> **Data shown**
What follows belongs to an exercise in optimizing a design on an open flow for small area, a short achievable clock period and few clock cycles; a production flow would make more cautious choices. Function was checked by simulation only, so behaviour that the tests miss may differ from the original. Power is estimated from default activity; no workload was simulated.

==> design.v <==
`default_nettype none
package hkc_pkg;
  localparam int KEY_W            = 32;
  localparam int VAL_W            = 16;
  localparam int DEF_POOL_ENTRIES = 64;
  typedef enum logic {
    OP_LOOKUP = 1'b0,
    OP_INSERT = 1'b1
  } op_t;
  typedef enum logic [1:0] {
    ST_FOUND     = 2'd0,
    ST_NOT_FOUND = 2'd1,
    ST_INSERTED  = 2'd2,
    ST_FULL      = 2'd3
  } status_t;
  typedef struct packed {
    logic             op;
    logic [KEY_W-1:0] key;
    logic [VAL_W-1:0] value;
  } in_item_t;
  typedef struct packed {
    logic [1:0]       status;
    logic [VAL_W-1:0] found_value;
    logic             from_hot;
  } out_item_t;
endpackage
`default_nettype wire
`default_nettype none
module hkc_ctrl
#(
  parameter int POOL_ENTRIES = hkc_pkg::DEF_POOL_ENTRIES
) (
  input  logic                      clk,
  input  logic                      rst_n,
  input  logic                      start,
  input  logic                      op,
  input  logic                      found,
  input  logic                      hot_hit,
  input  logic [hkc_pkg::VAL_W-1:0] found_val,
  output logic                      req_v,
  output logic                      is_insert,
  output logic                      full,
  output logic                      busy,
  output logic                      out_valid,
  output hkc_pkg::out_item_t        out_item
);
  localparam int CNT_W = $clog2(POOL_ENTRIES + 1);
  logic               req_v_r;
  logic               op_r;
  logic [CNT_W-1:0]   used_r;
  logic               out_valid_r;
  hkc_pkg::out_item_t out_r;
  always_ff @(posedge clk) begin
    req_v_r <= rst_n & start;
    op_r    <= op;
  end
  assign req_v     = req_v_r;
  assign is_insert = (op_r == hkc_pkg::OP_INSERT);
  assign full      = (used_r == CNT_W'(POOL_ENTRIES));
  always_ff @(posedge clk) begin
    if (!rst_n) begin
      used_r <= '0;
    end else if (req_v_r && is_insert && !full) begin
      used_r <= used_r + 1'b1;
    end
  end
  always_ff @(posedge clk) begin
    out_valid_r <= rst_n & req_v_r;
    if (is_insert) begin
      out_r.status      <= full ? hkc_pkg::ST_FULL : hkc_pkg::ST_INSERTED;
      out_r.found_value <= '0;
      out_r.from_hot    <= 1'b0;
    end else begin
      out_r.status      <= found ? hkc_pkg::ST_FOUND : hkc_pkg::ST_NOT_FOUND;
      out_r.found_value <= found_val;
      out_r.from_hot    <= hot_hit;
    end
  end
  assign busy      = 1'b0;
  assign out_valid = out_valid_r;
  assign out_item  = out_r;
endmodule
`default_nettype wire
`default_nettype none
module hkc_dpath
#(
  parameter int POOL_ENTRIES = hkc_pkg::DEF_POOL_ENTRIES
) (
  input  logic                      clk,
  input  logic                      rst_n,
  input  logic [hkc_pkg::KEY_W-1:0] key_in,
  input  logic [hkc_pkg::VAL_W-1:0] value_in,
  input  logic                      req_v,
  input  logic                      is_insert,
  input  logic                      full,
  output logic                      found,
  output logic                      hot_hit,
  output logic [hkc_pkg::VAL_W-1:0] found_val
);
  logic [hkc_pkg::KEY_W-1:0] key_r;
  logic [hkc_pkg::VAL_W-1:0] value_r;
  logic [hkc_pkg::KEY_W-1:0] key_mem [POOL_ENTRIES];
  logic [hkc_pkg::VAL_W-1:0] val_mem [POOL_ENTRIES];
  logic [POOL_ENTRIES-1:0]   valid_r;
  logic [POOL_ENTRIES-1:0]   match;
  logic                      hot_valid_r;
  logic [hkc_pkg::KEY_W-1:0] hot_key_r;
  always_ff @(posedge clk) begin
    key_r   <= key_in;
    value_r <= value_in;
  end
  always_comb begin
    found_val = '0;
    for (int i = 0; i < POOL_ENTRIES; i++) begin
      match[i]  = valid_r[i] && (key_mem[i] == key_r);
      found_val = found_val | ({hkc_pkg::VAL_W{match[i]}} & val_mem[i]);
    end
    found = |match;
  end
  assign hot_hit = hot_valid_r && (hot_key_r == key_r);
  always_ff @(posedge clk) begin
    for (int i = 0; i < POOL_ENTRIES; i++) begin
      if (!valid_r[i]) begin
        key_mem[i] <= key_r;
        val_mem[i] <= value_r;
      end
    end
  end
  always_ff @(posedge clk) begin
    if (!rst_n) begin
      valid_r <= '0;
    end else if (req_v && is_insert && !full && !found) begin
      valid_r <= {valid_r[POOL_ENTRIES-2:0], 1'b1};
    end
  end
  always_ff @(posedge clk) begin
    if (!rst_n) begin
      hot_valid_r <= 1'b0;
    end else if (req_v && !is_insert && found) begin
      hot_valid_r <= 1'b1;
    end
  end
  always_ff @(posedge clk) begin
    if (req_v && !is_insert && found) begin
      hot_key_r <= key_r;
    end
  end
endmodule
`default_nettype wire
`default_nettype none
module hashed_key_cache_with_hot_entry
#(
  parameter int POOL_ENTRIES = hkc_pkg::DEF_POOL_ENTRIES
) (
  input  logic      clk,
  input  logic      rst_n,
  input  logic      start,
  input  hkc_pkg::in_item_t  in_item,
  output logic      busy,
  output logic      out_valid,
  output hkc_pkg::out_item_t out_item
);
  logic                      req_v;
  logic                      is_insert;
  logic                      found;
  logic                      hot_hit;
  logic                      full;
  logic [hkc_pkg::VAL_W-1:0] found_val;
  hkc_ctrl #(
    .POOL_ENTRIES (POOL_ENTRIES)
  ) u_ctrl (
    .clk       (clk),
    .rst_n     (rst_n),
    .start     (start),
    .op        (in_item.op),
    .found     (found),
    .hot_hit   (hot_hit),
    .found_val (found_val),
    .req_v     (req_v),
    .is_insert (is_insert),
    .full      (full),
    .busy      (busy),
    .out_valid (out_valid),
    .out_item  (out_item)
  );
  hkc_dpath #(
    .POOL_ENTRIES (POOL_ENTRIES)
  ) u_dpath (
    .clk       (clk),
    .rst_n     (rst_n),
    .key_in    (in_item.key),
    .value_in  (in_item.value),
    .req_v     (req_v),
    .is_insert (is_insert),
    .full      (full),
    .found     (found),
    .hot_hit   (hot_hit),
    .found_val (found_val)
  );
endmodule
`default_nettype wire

---

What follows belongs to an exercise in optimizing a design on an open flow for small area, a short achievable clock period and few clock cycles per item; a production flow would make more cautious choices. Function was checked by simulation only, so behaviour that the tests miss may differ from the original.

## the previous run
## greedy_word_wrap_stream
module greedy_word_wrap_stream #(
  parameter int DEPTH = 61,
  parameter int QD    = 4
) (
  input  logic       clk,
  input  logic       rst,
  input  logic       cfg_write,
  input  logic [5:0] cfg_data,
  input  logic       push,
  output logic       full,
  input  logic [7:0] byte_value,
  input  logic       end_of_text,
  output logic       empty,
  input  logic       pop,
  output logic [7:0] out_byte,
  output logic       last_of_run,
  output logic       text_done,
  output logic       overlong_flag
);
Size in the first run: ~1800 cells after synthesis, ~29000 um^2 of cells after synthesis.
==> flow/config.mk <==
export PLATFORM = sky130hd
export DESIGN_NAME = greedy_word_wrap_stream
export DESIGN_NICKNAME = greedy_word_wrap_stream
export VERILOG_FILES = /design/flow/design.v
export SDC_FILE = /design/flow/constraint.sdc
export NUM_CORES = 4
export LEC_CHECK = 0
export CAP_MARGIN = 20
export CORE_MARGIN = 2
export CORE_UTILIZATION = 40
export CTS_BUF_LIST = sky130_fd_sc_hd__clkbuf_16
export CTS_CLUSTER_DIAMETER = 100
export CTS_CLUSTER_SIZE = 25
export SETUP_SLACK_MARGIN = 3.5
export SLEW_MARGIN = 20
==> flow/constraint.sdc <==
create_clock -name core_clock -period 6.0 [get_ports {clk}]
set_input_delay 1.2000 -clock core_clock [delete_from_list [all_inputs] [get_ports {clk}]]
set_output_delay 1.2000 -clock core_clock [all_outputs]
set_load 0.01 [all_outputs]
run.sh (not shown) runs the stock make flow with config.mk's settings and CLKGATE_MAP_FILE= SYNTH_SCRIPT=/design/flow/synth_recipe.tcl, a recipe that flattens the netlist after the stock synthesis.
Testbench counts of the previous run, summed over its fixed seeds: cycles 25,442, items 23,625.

> **Action item**
Note each line above that contains "constraint" and copy it out.

> **Output below**
export SDC_FILE = /design/flow/constraint.sdc
==> flow/constraint.sdc <==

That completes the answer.